After a majority of Americans opted for “free stuff” instead of Mitt Romney in 2012, the GOP conducted an autopsy on its nominee’s failed campaign. The party concluded that it needed to recalibrate its policies and messaging to appeal to three groups of voters that were turning bluer by the day: Latinos, women, and young people.
Three and half years later, the presumptive GOP nominee — an old, white, misogynistic billionaire campaigning on a platform of mass deportation — suggested the Republican Latina governor of New Mexico might be too lazy to do her job, while young protesters clashed with police in a haze of smoke bombs just outside the rally’s gates.
“Since 2000, the number of people on food stamps in New Mexico has tripled. We have to get your governor to get going,” Trump told a crowd of thousands in Albuquerque Tuesday night. “She’s got to a better job, OK? Your governor has got to do a better job. She’s not doing the job.”
Governor Susana Martinez was supposed to be a major presence on the 2016 campaign trail. While Martinez was not yet ready to run for the presidency herself, the GOP had hoped to see her stumping for Jeb Bush in 2016, providing Hispanic swing voters with a living, breathing preview of the party’s future. The Establishment’s attachment to this vision is so strong, they’re still clinging to it now that Trump is the nominee, floating Martinez as the potential vice-presidential pick of a man she clearly despises.
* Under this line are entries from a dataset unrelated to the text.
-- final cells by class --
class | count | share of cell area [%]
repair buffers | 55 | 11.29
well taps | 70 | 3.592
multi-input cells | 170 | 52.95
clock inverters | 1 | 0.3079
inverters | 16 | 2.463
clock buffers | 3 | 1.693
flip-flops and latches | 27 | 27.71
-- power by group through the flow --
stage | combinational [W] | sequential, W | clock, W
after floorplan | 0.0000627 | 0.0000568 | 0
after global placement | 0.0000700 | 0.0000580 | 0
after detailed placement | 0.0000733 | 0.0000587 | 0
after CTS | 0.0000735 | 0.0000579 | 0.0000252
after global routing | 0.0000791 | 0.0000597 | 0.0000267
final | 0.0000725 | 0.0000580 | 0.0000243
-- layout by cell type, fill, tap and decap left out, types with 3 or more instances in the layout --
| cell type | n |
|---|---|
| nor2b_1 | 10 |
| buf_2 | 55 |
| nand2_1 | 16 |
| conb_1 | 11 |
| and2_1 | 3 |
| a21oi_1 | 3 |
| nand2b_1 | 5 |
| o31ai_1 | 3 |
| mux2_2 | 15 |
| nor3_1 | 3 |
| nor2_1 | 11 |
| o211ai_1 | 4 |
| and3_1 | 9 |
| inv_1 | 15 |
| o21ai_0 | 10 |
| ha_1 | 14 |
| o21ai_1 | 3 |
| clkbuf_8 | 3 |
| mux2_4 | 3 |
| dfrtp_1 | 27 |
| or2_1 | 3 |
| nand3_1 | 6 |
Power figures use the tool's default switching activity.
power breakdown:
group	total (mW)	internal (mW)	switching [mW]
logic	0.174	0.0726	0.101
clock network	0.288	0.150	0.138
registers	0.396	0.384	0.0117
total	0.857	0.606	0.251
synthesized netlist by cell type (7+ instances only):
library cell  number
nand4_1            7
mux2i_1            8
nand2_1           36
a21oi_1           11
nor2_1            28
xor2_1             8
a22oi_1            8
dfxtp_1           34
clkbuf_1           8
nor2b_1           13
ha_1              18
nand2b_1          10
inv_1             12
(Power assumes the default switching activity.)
But Martinez was too “busy” to attend Trump’s rally Tuesday night and has refused to give the Donald her endorsement. And so the former Apprentice host told her constituents they may need to fire her.
“Hey! Maybe I’ll run for governor of New Mexico! I’ll get this place going,” Trump mused. “She’s not doing the job. We got to get her moving, come on let’s go governor!”
He went on to chastise Martinez for refusing to nullify federal law for the sake of keeping Syrian refugees out of her state.
“Syrian refugees are being relocated in large numbers to New Mexico. If I was governor, that wouldn’t be happening,” Trump said. “They say the governors have no choice, but if I’m governor, I have a choice, believe me.”
Martinez’s office issued a statement in response to the Donald’s ravings.
“Apparently, Donald Trump doesn’t realize Governor Martinez wasn’t elected in 2000, that she has fought for welfare reform, and has strongly opposed the president’s Syrian refugee plan,” the statement said. “But the pot shots weren’t about policy, they were about politics. And the Governor will not be bullied into supporting a candidate until she is convinced that candidate will fight for New Mexicans and she did not hear that today.”
Another former candidate for “the future of the Republican Party” came to Martinez’s defense.
For now, though, this is Donald Trump’s party — a coalition of white dudes, Caucasian males, and European American men.
“They say I’m setting records with men — it’s so unexciting to me,” Trump told New Mexico. “I want to set records with women, not with men.”